In this section we desribe our approach of evaluation of the Intent Recognition System.

The broad components that we test in our intent recognition system are shown in the diagram below:

Evaluation Framework for Intent Recognition System

LabelDescription
User queryThis is the message sent by the user to our platform and we use this during our qualitative evaluations
Predicted IntentThis is the output of the GPT model given the prompt and the user message as the input
PromptThe instruction given to the LLM to execute
Ground-truth IntentThis is the ground-truth intent based on the dataset we have and has been annotated by our in-house Medical Support Executive team
ComparisonThis is a boolean comparison between the predicted intent and the ground-truth intent
note

A confusion matrix represents the predictive performance of a model on a dataset. For a binary class dataset (which consists of, suppose, “positive” and “negative” classes), a confusion matrix has four essential components: True Positives (TP): Number of samples correctly predicted as “positive.”

note

F1 score is the weighted average of precision and recall. In our analysis, F1 score is more useful than accuracy since the cost of false positives and false negatives are very different.

Prompt

The first variable in the system is the prompt that we pass to the LLM. The prompts are version controlled, revised over time to produce the best results derived from evaluating the macro F1 score.

Currently our prompt versions are as follows:

Version 1

Judge the intent of the text input from the following options:

"Acknowledgement",
"Medical",
"Language change request",
"Greeting",
"Spam",
"Other"

Version 2

Classify the Given user's message into one of 6 categories.
1. Acknowledgement,
2. Medical,
3. Language change request,
4. Greeting,
5. Spam,
6. Other

The input message can be in any language.

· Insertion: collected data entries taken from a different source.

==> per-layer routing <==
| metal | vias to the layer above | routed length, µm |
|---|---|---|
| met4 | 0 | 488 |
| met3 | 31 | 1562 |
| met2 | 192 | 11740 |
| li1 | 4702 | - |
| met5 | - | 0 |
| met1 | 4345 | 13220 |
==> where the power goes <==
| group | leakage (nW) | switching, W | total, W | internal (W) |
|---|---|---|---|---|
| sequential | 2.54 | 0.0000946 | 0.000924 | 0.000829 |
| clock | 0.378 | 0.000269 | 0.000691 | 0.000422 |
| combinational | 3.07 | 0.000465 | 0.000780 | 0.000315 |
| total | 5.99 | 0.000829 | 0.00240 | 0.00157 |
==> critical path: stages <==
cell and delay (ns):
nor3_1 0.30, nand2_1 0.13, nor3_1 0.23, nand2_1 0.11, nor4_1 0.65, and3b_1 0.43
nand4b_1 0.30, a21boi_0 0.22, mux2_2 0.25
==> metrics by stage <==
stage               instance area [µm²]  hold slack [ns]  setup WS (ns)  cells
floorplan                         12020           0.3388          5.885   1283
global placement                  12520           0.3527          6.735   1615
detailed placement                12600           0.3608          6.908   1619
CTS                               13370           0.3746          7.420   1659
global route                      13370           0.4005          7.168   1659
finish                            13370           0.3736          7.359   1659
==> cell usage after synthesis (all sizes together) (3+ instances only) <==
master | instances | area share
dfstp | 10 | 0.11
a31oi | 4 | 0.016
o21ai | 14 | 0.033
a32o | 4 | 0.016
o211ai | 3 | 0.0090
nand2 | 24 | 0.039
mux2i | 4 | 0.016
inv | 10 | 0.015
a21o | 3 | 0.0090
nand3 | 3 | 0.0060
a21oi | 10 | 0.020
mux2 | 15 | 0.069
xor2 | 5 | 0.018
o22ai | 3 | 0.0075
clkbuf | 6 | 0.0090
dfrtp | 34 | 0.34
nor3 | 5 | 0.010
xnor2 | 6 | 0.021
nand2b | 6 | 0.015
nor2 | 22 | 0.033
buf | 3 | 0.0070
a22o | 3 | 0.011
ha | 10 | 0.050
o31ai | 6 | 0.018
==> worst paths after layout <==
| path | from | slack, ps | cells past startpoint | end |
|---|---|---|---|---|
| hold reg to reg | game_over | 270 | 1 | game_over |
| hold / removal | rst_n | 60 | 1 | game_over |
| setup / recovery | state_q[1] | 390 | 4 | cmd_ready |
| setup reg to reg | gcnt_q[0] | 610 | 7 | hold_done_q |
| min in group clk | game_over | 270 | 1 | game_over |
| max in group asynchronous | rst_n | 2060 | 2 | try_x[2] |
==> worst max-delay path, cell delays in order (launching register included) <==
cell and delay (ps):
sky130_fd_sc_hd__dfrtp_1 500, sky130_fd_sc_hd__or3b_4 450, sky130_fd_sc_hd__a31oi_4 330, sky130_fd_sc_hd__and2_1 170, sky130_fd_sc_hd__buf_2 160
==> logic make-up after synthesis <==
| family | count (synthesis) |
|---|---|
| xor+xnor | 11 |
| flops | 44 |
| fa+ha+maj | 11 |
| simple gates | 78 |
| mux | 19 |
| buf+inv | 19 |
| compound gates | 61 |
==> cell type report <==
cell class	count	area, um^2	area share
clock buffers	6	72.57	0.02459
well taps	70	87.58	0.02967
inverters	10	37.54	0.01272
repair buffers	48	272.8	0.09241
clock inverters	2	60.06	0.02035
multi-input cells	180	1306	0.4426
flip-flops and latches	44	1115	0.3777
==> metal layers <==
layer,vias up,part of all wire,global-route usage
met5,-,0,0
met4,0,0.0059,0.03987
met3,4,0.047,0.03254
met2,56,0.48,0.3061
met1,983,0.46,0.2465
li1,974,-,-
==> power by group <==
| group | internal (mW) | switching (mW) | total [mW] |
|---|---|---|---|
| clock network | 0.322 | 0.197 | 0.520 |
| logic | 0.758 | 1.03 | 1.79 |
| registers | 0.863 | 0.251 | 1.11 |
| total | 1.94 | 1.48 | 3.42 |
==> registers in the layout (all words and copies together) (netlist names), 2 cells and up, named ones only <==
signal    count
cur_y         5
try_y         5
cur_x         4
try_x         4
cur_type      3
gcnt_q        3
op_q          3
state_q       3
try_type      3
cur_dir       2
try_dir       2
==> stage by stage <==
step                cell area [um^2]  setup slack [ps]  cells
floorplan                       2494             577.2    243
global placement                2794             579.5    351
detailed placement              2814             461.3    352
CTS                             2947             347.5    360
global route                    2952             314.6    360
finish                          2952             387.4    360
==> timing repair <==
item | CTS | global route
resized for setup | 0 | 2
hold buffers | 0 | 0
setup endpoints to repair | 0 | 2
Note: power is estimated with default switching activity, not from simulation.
--- src/rtl/wr_arria10_phy_rst_ctrl_sync.sv ---
// wr_arria10_phy_rst_ctrl_sync: multi-stage flip-flop synchroniser for one asynchronous status bit
module wr_arria10_phy_rst_ctrl_sync #(
    parameter int g_stages = 2
) (
    input  logic clk_i,
    input  logic d_i,
    output logic q_o
);

    logic [g_stages-1:0] sync_q;

    // Plain shift chain; no reset so the chain tracks the pin while the block is held in reset.
    always_ff @(posedge clk_i) begin
        sync_q <= {sync_q[g_stages-2:0], d_i};
    end

    assign q_o = sync_q[g_stages-1];

endmodule

--- src/rtl/wr_arria10_phy_rst_ctrl.sv ---
// wr_arria10_phy_rst_ctrl: Arria10 WR PHY reset/calibration/CDR-lock sequencer
module wr_arria10_phy_rst_ctrl
    import wr_arria10_phy_rst_ctrl_pkg::*;
#(
    parameter int g_sync_stages    = C_SYNC_STAGES,
    parameter int g_analog_cycles  = C_ANALOG_CYCLES,
    parameter int g_digital_cycles = C_DIGITAL_CYCLES,
    parameter int g_ltd_stable     = C_LTD_STABLE,
    parameter int g_timeout_cycles = C_TIMEOUT_CYCLES
) (
    input  logic                              clk_i,
    input  logic                              rst_i,
    input  logic                              phy_rst_i,
    wr_arria10_phy_rst_ctrl_if.master         phy_io,
    output logic                              tx_ready_o,
    output logic                              rx_ready_o,
    output logic                              timeout_o,
    output logic [3:0]                        state_o
);

    localparam int CW = $clog2((g_timeout_cycles > g_ltd_stable ? g_timeout_cycles : g_ltd_stable) + 1);
    localparam logic [CW-1:0] ANA_LAST = CW'(g_analog_cycles - 1);
    localparam logic [CW-1:0] DIG_LAST = CW'(g_digital_cycles - 1);
    localparam logic [CW-1:0] LTD_LAST = CW'(g_ltd_stable - 1);
    localparam logic [CW-1:0] TMO_LAST = CW'(g_timeout_cycles - 1);

    logic [4:0]    raw, syn;
    logic          pll_s, tcal_s, rcal_s, ltr_s, ltd_s;
    state_t        state_q, state_d;
    logic [CW-1:0] cnt_q, cnt_d, stb_q, stb_d;
    logic          tmo_q, tmo_d, stb_cond, restart, rx_branch;
    ctrl_t         ctrl_q, ctrl_d;

    assign raw = {phy_io.pll_locked, phy_io.tx_cal_busy, phy_io.rx_cal_busy,
                  phy_io.rx_is_lockedtoref, phy_io.rx_is_lockedtodata};

    for (genvar g = 0; g < 5; g++) begin : g_sync
        wr_arria10_phy_rst_ctrl_sync #(.g_stages(g_sync_stages)) u_sync (
            .clk_i (clk_i),
            .d_i   (raw[g]),
            .q_o   (syn[g])
        );
    end

    assign {pll_s, tcal_s, rcal_s, ltr_s, ltd_s} = syn;

    // State, counters and registered outputs.
    always_ff @(posedge clk_i) begin
        if (rst_i) begin
            state_q <= S_IDLE;
            cnt_q   <= '0;
            stb_q   <= '0;
            tmo_q   <= 1'b0;
            ctrl_q  <= state_ctrl(S_IDLE);
        end else begin
            state_q <= state_d;
            cnt_q   <= cnt_d;
            stb_q   <= stb_d;
            tmo_q   <= tmo_d;
            ctrl_q  <= ctrl_d;
        end
    end

    // Next state: cnt counts time in state (holds, timeouts); stb counts consecutive cycles
    // of the state's lock condition and drops to zero whenever that condition is lost.
    always_comb begin
        state_d   = state_q;
        tmo_d     = 1'b0;
        stb_cond  = 1'b0;
        rx_branch = state_q inside {S_RX_ANALOG, S_RX_LTR, S_RX_LTD, S_RX_DIGITAL, S_READY};
        case (state_q)
            S_IDLE:       state_d = S_WAIT_CAL;
            S_WAIT_CAL:   if (!tcal_s && !rcal_s) state_d = S_TX_ANALOG;
                          else if (cnt_q >= TMO_LAST) tmo_d = 1'b1;
            S_TX_ANALOG:  if (cnt_q >= ANA_LAST) state_d = S_TX_PLL;
            S_TX_PLL: begin
                stb_cond = pll_s;
                if (pll_s && stb_q >= DIG_LAST) state_d = S_RX_ANALOG;
                else if (cnt_q >= TMO_LAST) begin
                    tmo_d   = 1'b1;
                    state_d = S_TX_ANALOG;
                end
            end
            S_RX_ANALOG:  if (cnt_q >= ANA_LAST) state_d = S_RX_LTR;
            S_RX_LTR: begin
                stb_cond = ltr_s;
                if (ltr_s && stb_q >= DIG_LAST) state_d = S_RX_LTD;
                else if (cnt_q >= TMO_LAST) begin
                    tmo_d   = 1'b1;
                    state_d = S_RX_ANALOG;
                end
            end
            S_RX_LTD: begin
                stb_cond = ltd_s;
                if (ltd_s && stb_q >= LTD_LAST) state_d = S_RX_DIGITAL;
                else if (cnt_q >= TMO_LAST) begin
                    tmo_d   = 1'b1;
                    state_d = S_RX_ANALOG;
                end
            end
            S_RX_DIGITAL: begin
                stb_cond = ltd_s;
                if (ltd_s && stb_q >= DIG_LAST) state_d = S_READY;
            end
            S_READY:      if (!ltd_s) state_d = S_RX_ANALOG;
            default:      state_d = S_WAIT_CAL;
        endcase
        if (phy_rst_i || (state_q != S_WAIT_CAL && (tcal_s || rcal_s || (!pll_s && rx_branch)))) begin
            state_d = S_WAIT_CAL;
            tmo_d   = 1'b0;
        end
        restart = state_d != state_q || tmo_d || phy_rst_i;
        cnt_d   = restart ? '0 : (&cnt_q ? cnt_q : cnt_q + CW'(1));
        stb_d   = (restart || !stb_cond) ? '0 : (&stb_q ? stb_q : stb_q + CW'(1));
    end

    // Output decode of the next state so every pin is registered alongside the state.
    always_comb begin
        ctrl_d = state_ctrl(state_d);
    end

    assign phy_io.tx_analogreset    = ctrl_q.tx_ana_rst;
    assign phy_io.tx_digitalreset   = ctrl_q.tx_dig_rst;
    assign phy_io.rx_analogreset    = ctrl_q.rx_ana_rst;
    assign phy_io.rx_digitalreset   = ctrl_q.rx_dig_rst;
    assign phy_io.rx_set_locktoref  = ctrl_q.ltr;
    assign phy_io.rx_set_locktodata = 1'b0;
    assign tx_ready_o               = ctrl_q.tx_rdy;
    assign rx_ready_o               = ctrl_q.rx_rdy;
    assign timeout_o                = tmo_q;
    assign state_o                  = state_q;

endmodule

If the language is not english, translate it to english and classify.

{few_shots}

Only output the category

Version 3

Classify the user's message into one of 6 categories.
1. Acknowledgement,
2. Medical,
3. Language change request,
4. Greeting,
5. Spam,
6. Other

If the language is not english, translate it to english and classify.

{few_shots}

Don't explain and only return the category as given above

Version 4

Classify the user's message into one of 6 categories.
1. Acknowledgement,
2. Medical,
3. Language change request,
4. Greeting,
5. Spam,
6. Other

If the language is not english, translate it to english and classify.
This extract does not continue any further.